Milner Pass was named in honor of T.J. Milner, a determined railroad promoter who surveyed a railway route across the divide. However, like many possible routes analyzed during the 1880s, the railroad line was never constructed. This visitor rest area provides access to the Ute Trail hiking path that leads to the Alpine Visitor Center.
Holzwarth Historic Site
Located on the western side of the park, near the Kawuneeche Visitor Center, the Holzwarth Historic Site provides a glimpse into early 20th-century homesteading life. Explore the historic cabins and barns and learn about the family who settled and ran a ranch here.
It’s important to note that while these sites offer glimpses into the region’s past, they are secondary to the natural wonders along Trail Ridge Road. The true allure of this scenic highway lies in its sweeping vistas, rugged mountains, and pristine wilderness that have captivated visitors for generations.
Tips for Visiting Rocky Mountain National Park
Before you visit Rocky Mountain National Park, there are a few things to remember when planning for a safe and enjoyable trip. First, watch check the park’s website for any alerts or closures, especially during the winter months when Trail Ridge Road closes for months.
It’s a good idea to bring water, snacks, and appropriate gear for the weather conditions. The park’s elevation can also cause altitude sickness for some visitors, so take it slow and stay hydrated. Finally, practice Leave No Trace principles and help preserve the park’s natural beauty for future generations.
Immerse yourself in the grandeur of nature, breathe in the crisp mountain air, and let the beauty of the Rocky Mountains leave an indelible mark on your soul.
Bonus: Other Scenic Drives
In addition to Trail Ridge Road, several other scenic drives in the park are worth exploring.
Stretching between Estes Park and Nederland, the Peak-to-Peak Scenic Byway showcases the stunning beauty of the Rocky Mountains. This winding road (outside of the park) takes you through picturesque mountain towns, past cascading waterfalls, and alongside dense forests.
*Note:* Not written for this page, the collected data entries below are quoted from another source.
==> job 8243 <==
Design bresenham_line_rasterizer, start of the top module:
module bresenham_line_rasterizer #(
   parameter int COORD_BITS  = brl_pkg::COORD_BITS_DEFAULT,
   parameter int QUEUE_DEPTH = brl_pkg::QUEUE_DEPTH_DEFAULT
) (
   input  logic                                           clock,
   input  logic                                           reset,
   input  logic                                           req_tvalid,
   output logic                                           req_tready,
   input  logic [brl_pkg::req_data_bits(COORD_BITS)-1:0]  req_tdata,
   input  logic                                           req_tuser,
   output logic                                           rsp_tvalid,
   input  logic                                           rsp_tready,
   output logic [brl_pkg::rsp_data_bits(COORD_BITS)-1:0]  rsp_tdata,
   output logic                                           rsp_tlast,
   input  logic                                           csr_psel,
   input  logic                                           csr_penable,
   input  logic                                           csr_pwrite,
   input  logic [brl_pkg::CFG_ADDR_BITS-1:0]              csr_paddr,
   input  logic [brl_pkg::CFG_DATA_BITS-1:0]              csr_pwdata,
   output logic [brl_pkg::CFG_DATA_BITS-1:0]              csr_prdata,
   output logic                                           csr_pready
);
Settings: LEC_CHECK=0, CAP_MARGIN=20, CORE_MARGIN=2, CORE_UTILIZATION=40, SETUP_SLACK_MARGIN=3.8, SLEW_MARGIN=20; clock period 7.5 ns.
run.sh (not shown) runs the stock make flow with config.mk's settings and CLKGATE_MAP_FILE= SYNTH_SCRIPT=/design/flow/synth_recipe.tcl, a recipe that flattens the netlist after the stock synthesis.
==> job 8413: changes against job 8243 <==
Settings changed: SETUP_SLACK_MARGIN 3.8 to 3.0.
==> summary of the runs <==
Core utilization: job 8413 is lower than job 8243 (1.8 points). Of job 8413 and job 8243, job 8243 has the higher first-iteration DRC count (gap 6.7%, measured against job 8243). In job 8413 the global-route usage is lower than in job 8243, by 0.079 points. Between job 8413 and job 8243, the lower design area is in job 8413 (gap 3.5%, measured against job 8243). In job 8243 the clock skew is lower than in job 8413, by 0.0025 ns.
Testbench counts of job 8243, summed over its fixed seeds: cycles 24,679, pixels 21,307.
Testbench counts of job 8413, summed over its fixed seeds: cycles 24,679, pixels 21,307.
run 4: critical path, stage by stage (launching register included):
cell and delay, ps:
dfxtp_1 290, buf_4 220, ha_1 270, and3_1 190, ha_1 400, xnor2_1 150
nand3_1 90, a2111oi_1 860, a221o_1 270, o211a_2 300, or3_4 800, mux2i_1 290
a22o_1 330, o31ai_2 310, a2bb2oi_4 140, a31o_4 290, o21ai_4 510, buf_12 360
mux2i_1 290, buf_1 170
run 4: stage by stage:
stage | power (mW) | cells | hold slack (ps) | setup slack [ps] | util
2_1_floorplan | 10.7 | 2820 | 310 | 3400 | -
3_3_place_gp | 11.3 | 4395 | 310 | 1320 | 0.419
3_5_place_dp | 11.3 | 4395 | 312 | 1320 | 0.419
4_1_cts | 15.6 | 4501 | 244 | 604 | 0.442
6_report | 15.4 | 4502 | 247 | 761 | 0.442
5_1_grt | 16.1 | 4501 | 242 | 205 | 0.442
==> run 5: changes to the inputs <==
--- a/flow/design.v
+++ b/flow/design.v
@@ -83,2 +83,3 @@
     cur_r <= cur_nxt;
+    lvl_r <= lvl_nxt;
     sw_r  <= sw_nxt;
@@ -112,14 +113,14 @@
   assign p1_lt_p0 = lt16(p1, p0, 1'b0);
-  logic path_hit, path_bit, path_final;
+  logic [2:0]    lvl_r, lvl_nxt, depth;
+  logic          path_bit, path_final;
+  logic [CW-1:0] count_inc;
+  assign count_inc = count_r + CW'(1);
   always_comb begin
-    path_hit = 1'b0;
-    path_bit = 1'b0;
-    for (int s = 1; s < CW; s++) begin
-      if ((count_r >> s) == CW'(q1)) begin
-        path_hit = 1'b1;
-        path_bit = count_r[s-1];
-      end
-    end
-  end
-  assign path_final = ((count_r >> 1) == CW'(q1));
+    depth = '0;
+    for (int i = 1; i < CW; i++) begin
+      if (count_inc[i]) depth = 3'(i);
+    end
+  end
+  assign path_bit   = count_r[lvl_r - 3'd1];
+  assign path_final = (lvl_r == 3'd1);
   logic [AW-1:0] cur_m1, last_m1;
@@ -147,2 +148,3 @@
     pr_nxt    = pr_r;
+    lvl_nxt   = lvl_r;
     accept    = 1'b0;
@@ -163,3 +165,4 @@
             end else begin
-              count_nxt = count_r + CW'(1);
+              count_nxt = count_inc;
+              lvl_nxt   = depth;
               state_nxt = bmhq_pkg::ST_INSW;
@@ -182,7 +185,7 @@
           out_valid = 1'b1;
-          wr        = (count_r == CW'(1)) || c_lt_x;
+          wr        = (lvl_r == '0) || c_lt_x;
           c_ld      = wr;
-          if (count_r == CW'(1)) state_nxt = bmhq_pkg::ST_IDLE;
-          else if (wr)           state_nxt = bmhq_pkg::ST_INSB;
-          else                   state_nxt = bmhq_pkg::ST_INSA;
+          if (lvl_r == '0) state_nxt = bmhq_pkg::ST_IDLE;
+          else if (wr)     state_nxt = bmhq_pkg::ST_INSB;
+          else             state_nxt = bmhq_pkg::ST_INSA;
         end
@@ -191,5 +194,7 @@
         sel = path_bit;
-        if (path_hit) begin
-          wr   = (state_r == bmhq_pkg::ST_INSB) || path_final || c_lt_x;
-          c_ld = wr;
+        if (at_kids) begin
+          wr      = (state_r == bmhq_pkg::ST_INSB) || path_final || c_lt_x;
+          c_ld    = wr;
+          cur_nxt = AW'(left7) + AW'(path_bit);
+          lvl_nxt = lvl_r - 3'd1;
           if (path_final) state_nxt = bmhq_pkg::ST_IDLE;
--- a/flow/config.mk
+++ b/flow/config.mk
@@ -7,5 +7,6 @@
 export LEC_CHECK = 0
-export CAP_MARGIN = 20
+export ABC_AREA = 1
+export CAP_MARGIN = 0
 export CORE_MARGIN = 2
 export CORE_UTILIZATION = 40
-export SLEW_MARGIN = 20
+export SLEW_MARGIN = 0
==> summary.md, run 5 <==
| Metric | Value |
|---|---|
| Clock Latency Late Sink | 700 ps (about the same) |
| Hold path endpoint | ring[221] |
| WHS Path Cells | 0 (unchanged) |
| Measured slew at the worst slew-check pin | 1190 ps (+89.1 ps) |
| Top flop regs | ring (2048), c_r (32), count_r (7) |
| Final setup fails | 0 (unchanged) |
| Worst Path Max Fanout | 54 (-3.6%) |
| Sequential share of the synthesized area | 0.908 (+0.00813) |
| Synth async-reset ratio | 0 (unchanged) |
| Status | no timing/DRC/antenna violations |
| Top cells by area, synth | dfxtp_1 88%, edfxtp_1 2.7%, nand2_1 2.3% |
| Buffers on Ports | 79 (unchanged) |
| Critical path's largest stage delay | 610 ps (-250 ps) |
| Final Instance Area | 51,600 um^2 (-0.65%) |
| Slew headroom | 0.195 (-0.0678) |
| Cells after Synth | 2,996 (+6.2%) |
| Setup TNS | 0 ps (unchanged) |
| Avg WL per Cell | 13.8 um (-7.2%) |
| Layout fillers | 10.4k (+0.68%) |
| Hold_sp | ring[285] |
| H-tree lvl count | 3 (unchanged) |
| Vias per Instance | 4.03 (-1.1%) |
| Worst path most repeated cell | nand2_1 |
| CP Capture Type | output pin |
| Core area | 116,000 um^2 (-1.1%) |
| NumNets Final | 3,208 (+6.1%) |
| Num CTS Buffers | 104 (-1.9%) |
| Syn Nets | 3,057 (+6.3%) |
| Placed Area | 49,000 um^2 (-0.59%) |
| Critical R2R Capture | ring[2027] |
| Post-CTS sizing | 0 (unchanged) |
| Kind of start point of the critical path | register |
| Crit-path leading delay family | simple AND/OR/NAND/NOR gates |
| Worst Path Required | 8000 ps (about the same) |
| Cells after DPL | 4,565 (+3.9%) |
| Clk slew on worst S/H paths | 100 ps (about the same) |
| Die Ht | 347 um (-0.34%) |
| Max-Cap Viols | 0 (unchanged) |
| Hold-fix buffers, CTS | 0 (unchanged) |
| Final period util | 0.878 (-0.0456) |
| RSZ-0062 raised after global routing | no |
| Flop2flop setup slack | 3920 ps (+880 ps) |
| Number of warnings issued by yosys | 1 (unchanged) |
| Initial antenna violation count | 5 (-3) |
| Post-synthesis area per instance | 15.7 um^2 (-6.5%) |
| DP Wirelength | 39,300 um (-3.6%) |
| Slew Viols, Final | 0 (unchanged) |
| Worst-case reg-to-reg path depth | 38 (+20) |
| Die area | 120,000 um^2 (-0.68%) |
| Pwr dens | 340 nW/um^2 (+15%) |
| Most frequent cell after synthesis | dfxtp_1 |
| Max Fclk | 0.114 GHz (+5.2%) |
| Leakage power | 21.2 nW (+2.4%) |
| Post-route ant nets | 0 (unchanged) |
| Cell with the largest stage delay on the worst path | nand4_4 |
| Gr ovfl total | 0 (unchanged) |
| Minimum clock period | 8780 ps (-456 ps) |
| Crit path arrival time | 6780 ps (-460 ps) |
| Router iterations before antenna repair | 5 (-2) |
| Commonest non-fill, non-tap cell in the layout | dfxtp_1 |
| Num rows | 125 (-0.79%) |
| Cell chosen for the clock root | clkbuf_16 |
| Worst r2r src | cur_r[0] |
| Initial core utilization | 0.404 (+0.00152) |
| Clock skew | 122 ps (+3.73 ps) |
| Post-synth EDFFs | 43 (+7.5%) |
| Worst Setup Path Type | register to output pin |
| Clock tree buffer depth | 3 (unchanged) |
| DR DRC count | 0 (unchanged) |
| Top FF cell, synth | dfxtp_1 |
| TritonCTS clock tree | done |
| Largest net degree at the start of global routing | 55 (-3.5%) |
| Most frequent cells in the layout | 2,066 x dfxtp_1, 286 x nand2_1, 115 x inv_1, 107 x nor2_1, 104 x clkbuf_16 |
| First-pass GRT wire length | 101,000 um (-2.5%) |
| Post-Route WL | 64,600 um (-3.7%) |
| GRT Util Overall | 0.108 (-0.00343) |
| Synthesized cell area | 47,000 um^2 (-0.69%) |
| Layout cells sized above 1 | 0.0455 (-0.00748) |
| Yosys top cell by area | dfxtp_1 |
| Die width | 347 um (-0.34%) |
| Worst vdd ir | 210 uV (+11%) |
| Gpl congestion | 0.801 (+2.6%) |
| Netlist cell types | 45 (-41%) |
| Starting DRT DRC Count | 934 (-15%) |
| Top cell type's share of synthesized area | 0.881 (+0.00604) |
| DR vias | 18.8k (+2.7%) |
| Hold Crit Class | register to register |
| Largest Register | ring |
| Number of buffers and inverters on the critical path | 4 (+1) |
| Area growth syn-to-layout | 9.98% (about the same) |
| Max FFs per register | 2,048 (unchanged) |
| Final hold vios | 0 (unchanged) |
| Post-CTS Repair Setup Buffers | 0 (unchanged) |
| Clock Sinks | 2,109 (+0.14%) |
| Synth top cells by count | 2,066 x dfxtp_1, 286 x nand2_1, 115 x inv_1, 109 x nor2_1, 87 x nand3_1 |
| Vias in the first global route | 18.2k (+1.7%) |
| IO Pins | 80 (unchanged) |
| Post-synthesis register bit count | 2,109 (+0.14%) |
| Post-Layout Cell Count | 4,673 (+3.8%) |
Source: an optimization exercise on an open RTL-to-GDS flow (aim: a short achievable clock period and few clock cycles). Production flows keep margins and buffers that such runs may drop. Where RTL was checked, it was by simulation tests only, not by an equivalence proof against the original. Only the layout flow was run in run 3; the RTL was not checked for function there. Power and IR drop assume default switching activity.

`config.mk`:
```
export PLATFORM = sky130hd
export DESIGN_NAME = rv_pipeline
export DESIGN_NICKNAME = rv_pipeline
export VERILOG_FILES = /design/flow/design.v
export SDC_FILE = /design/flow/constraint.sdc
export NUM_CORES = 4
export LEC_CHECK = 0
export CAP_MARGIN = 35
export CORE_MARGIN = 2
export CORE_UTILIZATION = 55
export SETUP_SLACK_MARGIN = 3.0
export SLEW_MARGIN = 35
```
`constraint.sdc`:
```
create_clock -name core_clock -period 6.0 [get_ports {clock}]
set_input_delay 1.2000 -clock core_clock [delete_from_list [all_inputs] [get_ports {clock}]]
set_output_delay 1.2000 -clock core_clock [all_outputs]
set_load 0.01 [all_outputs]
```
The expansive views of the surrounding peaks and valleys make it a popular choice for nature enthusiasts and photographers.
Inside Rocky Mountain National Park, Bear Lake Road provides access to some of the park’s most iconic destinations. This scenic drive offers glimpses of the park’s pristine lakes, including the picturesque Bear Lake. This road is accessible by turning south immediately after entering the Beaver Meadows Entrance Station.
For a historic and scenic drive, Old Fall River Road winds its way north to Fall River Pass from the east side of the park. This one-way dirt and gravel road climbs from Horseshoe Park to the Alpine Visitor Center, offering stunning views of the park’s waterfalls and mountain peaks. This road demands a slow-paced journey, allowing you to appreciate the rugged beauty of the surrounding landscapes. With its sharp switchbacks and dramatic views, Old Fall River Road is a favorite among adventurous drivers.
Whether you’re driving Trail Ridge Road or one of the park’s other scenic drives, take your time and enjoy the views. There are plenty of pullouts and overlooks along the way, so you can stop and take photos or relax to absorb the beauty of the mountains and valleys.